_Stored data:_
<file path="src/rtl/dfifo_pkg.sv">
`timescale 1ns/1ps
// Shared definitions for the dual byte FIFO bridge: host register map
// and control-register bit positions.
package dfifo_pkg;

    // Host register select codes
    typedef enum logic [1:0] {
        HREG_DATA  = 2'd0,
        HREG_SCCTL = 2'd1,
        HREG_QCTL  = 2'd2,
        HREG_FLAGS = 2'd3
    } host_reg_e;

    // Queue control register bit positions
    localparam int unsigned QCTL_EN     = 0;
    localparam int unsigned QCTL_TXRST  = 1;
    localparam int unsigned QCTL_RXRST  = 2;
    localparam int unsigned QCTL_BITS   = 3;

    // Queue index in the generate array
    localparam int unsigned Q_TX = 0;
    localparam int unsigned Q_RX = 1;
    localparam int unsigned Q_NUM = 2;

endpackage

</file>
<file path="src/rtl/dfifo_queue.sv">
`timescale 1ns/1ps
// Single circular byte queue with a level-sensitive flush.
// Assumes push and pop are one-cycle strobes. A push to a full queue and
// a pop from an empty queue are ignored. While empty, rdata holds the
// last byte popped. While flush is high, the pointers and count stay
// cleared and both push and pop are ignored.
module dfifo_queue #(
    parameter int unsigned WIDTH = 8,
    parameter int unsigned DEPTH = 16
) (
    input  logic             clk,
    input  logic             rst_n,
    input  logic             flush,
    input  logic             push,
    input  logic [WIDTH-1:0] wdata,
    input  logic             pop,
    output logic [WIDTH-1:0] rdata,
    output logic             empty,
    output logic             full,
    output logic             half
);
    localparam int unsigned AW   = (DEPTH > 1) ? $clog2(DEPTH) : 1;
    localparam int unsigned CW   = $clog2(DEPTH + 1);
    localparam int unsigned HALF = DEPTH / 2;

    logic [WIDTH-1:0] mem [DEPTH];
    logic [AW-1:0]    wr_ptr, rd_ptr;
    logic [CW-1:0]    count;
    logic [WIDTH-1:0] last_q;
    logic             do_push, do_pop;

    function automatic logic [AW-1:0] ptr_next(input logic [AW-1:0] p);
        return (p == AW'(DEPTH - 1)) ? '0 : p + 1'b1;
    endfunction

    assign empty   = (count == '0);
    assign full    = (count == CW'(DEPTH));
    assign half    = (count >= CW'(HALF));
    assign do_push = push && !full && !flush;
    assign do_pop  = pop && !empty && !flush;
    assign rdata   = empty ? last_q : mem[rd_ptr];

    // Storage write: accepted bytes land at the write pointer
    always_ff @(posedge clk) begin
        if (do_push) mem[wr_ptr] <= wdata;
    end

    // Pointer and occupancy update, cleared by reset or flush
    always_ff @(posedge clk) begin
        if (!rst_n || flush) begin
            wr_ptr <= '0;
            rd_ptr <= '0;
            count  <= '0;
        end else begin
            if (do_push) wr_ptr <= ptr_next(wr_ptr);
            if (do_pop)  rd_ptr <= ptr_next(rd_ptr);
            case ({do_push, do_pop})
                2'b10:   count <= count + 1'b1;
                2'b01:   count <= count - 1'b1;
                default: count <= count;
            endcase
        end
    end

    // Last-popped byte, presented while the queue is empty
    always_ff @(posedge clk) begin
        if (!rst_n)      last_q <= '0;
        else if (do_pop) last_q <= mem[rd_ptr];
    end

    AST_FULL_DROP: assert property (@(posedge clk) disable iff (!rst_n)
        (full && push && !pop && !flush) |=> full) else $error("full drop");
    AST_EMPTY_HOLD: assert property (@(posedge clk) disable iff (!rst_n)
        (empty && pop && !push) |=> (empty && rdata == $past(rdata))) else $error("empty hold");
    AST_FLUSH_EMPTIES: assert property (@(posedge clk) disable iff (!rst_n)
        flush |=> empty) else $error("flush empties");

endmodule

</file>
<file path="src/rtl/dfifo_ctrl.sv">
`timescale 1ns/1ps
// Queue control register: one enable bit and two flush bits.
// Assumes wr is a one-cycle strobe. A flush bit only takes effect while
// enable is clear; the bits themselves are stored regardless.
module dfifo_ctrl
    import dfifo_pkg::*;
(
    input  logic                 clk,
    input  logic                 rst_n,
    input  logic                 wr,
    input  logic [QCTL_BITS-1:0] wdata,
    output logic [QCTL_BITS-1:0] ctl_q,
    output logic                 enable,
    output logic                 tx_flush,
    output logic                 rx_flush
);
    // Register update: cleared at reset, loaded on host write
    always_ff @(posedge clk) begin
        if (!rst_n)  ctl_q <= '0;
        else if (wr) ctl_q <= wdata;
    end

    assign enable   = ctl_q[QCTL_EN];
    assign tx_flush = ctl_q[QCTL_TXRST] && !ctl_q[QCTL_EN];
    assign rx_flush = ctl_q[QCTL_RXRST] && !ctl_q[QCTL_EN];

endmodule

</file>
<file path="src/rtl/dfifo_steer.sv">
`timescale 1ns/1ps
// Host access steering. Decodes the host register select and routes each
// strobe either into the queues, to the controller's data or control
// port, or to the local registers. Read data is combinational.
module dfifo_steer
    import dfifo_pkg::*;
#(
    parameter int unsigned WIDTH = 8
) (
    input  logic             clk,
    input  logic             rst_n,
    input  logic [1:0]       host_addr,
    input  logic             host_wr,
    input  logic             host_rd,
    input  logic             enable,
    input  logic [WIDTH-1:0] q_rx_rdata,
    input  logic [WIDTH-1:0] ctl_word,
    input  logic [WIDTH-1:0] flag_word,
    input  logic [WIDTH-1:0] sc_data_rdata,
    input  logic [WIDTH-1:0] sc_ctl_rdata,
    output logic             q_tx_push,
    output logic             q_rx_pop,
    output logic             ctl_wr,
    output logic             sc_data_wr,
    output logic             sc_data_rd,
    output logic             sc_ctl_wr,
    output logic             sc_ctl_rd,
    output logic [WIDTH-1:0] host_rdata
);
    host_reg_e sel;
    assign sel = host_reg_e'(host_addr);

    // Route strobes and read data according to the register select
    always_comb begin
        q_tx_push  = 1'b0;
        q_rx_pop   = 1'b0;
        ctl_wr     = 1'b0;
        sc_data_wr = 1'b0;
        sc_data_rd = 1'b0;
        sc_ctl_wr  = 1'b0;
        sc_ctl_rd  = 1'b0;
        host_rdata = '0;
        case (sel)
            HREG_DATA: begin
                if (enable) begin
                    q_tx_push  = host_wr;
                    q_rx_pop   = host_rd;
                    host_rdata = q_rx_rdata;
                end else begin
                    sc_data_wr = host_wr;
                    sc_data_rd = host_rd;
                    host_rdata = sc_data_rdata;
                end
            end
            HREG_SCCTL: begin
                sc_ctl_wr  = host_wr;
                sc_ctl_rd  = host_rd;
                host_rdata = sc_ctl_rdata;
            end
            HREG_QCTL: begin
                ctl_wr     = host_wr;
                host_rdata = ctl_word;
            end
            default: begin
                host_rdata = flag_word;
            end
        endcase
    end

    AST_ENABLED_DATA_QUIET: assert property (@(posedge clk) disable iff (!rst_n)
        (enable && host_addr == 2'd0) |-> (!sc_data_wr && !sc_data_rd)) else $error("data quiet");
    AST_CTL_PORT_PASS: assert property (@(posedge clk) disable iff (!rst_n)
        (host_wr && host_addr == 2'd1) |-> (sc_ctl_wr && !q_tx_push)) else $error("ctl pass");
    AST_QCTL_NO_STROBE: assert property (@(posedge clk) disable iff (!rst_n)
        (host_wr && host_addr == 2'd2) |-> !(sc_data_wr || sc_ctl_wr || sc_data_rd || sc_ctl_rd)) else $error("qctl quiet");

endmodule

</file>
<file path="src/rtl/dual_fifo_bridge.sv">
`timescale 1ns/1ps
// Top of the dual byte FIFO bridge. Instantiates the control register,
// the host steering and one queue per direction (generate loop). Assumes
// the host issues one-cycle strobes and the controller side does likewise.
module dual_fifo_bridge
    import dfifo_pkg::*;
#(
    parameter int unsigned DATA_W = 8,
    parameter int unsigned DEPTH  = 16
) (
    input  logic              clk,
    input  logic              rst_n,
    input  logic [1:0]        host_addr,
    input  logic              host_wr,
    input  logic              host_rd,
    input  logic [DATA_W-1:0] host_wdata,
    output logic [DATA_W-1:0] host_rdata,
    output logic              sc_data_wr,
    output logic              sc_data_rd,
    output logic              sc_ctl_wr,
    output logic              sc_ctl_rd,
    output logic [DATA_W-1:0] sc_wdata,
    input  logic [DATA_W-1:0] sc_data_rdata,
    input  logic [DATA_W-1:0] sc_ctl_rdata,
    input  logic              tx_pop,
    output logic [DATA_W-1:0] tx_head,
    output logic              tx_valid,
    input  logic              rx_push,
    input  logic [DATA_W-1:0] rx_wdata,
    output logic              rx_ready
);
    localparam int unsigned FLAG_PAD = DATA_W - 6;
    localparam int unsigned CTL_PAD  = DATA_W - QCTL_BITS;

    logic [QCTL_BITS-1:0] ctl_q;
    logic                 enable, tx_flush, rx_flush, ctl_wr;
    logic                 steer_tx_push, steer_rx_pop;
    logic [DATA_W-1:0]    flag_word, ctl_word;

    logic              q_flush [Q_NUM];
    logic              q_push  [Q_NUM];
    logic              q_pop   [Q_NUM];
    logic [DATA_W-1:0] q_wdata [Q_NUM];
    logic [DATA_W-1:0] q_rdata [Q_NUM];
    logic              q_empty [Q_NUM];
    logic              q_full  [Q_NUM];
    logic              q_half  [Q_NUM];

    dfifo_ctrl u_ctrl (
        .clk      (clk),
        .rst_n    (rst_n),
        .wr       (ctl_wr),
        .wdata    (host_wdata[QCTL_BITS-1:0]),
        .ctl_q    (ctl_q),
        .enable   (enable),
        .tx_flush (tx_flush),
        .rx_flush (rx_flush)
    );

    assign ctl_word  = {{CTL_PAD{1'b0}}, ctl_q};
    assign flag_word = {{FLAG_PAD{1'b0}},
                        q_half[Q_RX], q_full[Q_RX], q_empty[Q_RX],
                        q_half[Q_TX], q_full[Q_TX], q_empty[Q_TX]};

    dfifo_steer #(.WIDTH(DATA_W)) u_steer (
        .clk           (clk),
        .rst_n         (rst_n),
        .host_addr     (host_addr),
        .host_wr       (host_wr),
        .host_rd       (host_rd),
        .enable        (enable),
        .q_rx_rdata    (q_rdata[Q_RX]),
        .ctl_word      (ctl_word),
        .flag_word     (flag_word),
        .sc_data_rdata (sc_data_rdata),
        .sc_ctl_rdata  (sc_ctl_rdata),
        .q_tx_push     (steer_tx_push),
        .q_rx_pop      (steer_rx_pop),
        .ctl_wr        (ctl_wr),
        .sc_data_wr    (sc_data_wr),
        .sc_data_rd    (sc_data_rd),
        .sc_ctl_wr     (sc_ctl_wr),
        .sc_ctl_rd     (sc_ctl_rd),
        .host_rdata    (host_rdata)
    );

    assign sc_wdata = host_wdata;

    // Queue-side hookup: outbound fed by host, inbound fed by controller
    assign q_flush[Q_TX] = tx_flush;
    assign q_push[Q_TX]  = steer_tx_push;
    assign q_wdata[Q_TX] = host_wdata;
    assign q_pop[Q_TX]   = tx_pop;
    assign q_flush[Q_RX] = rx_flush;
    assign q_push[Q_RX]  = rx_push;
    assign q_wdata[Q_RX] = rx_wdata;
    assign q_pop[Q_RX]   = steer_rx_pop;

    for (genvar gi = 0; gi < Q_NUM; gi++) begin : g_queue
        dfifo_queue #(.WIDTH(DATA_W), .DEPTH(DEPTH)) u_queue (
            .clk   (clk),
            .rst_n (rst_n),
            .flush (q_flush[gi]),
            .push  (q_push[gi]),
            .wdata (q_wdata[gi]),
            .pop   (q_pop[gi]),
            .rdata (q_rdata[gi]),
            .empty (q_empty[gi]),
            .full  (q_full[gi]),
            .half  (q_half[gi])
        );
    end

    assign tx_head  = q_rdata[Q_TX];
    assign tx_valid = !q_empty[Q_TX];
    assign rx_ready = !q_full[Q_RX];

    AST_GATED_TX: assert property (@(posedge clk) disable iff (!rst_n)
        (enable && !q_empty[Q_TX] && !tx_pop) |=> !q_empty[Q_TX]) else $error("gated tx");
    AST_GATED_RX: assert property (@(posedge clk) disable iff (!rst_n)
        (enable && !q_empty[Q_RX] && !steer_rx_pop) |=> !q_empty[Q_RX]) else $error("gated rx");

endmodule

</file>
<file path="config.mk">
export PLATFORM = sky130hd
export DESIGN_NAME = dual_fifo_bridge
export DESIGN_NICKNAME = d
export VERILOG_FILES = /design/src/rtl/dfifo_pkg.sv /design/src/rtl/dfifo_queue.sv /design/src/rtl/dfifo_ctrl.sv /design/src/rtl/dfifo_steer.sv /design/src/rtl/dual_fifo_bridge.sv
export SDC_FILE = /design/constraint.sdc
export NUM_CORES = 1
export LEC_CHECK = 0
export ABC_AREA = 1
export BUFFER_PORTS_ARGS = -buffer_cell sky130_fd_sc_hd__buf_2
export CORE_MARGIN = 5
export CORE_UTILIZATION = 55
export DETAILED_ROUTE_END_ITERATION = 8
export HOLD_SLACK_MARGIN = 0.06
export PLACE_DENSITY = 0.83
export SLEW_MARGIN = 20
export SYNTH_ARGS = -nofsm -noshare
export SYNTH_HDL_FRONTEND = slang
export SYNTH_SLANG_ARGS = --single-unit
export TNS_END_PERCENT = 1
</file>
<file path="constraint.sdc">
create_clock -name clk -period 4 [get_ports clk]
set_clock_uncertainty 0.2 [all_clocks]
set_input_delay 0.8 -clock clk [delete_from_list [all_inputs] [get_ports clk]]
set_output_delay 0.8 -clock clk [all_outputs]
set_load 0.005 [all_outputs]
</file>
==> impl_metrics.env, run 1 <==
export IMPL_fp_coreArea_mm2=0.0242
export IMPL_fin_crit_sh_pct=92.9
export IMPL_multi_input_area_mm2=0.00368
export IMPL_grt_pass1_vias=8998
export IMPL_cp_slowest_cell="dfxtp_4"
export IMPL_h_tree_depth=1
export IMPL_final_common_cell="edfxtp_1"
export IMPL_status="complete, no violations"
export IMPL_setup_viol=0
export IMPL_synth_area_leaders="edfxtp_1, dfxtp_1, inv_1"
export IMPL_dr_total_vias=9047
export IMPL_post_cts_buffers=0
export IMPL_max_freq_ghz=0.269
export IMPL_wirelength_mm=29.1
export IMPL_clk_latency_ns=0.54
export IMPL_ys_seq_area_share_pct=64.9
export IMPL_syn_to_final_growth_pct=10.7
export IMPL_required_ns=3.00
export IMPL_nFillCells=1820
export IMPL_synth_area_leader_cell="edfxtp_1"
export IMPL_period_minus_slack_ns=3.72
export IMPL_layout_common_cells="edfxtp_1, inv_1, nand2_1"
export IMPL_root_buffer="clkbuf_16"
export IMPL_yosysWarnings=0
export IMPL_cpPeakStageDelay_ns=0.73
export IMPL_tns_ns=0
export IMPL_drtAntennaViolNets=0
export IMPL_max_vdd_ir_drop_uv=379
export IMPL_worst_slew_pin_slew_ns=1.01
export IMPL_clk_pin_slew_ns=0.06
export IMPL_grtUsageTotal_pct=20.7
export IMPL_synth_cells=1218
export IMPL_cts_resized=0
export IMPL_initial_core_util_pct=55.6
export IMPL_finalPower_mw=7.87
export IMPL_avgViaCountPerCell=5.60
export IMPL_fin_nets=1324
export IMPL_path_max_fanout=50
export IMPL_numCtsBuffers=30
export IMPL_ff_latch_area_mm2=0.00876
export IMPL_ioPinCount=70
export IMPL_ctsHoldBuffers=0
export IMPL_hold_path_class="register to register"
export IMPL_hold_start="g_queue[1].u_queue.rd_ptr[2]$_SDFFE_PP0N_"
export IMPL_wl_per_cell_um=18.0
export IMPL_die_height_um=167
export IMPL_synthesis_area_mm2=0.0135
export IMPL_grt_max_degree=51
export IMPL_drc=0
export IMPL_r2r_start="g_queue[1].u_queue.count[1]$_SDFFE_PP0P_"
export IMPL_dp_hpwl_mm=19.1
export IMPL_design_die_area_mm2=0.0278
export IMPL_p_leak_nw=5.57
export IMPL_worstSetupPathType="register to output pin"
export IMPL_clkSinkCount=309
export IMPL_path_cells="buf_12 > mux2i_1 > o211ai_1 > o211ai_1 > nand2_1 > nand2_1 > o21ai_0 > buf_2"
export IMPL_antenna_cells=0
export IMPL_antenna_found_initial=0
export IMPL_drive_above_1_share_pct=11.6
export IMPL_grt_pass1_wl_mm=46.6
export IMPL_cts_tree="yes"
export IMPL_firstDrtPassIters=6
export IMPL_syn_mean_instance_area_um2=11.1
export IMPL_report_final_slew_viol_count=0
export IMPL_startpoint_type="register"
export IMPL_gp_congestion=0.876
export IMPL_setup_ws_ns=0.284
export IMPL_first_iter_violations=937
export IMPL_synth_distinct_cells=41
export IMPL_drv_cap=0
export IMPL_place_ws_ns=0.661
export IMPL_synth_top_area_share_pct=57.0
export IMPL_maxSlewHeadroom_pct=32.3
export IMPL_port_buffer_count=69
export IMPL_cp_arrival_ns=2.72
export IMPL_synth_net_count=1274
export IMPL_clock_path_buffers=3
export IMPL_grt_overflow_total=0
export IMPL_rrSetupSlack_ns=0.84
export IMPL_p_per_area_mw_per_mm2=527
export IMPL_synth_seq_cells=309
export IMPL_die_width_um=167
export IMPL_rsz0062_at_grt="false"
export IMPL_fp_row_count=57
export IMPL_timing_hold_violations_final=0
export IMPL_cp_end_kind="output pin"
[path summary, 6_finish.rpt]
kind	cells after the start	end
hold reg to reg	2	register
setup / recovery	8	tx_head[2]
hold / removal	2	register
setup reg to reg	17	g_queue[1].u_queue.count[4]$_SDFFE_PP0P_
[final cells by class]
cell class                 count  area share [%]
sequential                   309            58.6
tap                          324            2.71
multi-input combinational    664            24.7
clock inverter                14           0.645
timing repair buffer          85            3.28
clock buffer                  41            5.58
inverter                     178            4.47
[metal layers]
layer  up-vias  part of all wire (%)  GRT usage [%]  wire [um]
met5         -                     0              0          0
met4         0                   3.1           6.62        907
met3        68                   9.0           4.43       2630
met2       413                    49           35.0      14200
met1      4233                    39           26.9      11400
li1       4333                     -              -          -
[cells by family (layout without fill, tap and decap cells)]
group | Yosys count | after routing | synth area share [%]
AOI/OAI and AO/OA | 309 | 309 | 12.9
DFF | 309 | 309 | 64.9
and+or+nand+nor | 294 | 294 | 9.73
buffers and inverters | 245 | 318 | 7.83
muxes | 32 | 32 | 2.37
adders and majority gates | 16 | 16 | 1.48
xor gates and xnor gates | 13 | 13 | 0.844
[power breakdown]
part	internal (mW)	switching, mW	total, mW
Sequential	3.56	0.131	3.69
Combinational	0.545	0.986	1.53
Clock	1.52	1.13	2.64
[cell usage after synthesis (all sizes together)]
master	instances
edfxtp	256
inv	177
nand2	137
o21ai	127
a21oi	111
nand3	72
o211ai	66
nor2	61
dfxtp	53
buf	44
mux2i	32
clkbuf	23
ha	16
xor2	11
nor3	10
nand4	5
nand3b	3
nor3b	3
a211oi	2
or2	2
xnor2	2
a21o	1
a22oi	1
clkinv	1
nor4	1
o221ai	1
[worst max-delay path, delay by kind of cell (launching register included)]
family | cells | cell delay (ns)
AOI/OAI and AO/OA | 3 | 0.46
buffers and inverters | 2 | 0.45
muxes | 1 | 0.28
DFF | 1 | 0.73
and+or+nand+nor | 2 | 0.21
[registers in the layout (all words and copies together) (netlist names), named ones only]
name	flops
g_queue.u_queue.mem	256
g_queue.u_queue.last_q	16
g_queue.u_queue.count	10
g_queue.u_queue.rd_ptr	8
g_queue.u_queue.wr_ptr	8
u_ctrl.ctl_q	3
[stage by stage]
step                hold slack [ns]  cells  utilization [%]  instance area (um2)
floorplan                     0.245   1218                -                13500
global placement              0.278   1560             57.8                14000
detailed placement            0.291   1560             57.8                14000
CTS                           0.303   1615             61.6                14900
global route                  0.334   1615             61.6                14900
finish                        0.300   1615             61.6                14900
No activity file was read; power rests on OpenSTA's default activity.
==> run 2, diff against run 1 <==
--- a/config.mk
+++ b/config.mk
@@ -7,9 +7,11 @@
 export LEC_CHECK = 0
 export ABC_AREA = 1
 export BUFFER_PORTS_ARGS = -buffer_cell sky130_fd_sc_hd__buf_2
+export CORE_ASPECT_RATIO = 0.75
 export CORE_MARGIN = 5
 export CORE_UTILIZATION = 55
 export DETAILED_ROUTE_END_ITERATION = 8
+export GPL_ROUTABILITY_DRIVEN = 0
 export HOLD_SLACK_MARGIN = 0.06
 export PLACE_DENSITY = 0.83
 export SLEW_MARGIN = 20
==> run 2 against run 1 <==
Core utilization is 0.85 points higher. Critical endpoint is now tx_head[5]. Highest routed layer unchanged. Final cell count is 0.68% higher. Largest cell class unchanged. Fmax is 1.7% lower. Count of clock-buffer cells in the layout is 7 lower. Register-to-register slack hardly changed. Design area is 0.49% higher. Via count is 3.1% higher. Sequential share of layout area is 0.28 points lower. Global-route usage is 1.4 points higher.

--

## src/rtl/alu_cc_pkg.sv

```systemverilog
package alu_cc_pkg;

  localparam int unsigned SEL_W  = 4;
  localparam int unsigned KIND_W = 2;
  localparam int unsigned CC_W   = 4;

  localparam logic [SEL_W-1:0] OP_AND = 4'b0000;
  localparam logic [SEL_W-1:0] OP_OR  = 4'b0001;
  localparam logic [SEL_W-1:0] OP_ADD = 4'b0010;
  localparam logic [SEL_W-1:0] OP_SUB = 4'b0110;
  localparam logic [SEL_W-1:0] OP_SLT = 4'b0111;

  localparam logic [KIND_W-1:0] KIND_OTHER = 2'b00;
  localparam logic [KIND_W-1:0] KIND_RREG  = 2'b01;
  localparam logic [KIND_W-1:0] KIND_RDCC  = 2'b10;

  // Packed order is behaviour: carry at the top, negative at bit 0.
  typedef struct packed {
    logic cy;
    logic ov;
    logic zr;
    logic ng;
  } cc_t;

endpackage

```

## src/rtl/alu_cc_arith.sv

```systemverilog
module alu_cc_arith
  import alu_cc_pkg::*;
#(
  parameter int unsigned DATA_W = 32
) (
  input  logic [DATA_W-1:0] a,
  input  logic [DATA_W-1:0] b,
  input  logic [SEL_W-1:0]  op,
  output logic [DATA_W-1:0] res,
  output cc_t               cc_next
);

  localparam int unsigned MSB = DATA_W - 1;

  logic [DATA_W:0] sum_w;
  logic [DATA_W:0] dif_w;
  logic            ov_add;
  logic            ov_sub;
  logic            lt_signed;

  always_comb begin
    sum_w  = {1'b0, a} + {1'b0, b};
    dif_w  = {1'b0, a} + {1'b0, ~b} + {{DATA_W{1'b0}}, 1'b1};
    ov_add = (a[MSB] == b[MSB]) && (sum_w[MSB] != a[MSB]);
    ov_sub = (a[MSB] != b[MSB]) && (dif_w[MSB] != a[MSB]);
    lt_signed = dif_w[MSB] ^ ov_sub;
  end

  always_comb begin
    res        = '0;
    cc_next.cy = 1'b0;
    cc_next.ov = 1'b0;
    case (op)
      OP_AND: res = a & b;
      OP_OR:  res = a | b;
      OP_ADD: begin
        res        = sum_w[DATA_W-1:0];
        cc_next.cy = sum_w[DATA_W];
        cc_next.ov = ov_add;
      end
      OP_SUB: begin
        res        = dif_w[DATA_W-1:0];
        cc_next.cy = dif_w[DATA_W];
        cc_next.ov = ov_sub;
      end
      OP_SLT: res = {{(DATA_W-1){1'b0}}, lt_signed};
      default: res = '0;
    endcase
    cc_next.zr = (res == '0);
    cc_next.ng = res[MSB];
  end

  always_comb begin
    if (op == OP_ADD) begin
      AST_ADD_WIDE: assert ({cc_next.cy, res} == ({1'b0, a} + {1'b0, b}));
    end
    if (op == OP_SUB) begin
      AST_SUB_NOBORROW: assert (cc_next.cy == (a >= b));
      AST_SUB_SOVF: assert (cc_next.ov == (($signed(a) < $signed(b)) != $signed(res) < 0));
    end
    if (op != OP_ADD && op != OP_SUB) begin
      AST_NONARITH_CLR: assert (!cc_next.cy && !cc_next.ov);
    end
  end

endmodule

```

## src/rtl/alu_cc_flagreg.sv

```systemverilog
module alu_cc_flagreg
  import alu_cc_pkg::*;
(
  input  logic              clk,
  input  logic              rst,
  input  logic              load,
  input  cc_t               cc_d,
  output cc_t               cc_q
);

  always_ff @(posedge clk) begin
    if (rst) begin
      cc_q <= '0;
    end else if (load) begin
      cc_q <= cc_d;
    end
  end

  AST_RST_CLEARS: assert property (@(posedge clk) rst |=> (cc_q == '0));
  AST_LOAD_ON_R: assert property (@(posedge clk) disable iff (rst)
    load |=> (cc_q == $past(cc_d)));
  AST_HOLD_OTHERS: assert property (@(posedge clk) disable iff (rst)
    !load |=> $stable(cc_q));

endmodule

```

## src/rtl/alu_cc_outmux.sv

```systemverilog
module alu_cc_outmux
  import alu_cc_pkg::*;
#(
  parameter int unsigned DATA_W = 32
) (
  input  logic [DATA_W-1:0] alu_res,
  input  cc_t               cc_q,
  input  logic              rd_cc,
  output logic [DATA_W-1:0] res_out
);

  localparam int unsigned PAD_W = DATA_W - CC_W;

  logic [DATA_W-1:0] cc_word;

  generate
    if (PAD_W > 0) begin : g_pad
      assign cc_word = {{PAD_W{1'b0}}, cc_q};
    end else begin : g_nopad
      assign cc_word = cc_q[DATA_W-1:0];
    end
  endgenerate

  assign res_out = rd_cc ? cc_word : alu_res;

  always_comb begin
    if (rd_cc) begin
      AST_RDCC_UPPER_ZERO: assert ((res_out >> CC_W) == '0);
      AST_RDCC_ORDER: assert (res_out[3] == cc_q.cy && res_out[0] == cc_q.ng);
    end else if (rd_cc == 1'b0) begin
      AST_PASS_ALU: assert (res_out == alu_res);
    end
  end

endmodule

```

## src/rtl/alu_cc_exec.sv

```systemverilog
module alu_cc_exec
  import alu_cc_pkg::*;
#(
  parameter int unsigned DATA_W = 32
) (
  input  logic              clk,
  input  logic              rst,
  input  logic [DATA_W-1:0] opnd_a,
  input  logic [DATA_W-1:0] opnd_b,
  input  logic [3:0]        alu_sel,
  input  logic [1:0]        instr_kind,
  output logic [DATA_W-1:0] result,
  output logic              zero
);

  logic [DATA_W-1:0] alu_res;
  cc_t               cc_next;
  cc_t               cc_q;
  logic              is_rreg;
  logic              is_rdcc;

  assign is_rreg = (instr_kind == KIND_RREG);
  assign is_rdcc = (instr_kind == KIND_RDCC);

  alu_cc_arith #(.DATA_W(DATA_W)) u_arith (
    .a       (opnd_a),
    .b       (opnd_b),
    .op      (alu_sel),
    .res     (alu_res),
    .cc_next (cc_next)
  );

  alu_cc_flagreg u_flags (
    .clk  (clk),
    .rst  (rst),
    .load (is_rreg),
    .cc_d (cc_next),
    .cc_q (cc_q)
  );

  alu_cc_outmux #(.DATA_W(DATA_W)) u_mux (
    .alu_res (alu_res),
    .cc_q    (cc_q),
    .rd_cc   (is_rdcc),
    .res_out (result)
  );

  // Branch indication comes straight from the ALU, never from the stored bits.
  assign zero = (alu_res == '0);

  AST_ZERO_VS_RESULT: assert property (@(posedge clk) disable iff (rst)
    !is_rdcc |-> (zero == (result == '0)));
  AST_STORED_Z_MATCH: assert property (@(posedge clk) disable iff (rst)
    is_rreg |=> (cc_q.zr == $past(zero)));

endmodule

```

_TASK DESCRIPTION:_
Every line from the line containing "export IMPL_antenna_cells=0" through the line containing "export IMPL_cp_arrival_ns=2.72" in the records above must be retyped exactly. Leave out the rest.

_RESULT FOR THIS TASK:_
export IMPL_antenna_cells=0
export IMPL_antenna_found_initial=0
export IMPL_drive_above_1_share_pct=11.6
export IMPL_grt_pass1_wl_mm=46.6
export IMPL_cts_tree="yes"
export IMPL_firstDrtPassIters=6
export IMPL_syn_mean_instance_area_um2=11.1
export IMPL_report_final_slew_viol_count=0
export IMPL_startpoint_type="register"
export IMPL_gp_congestion=0.876
export IMPL_setup_ws_ns=0.284
export IMPL_first_iter_violations=937
export IMPL_synth_distinct_cells=41
export IMPL_drv_cap=0
export IMPL_place_ws_ns=0.661
export IMPL_synth_top_area_share_pct=57.0
export IMPL_maxSlewHeadroom_pct=32.3
export IMPL_port_buffer_count=69
export IMPL_cp_arrival_ns=2.72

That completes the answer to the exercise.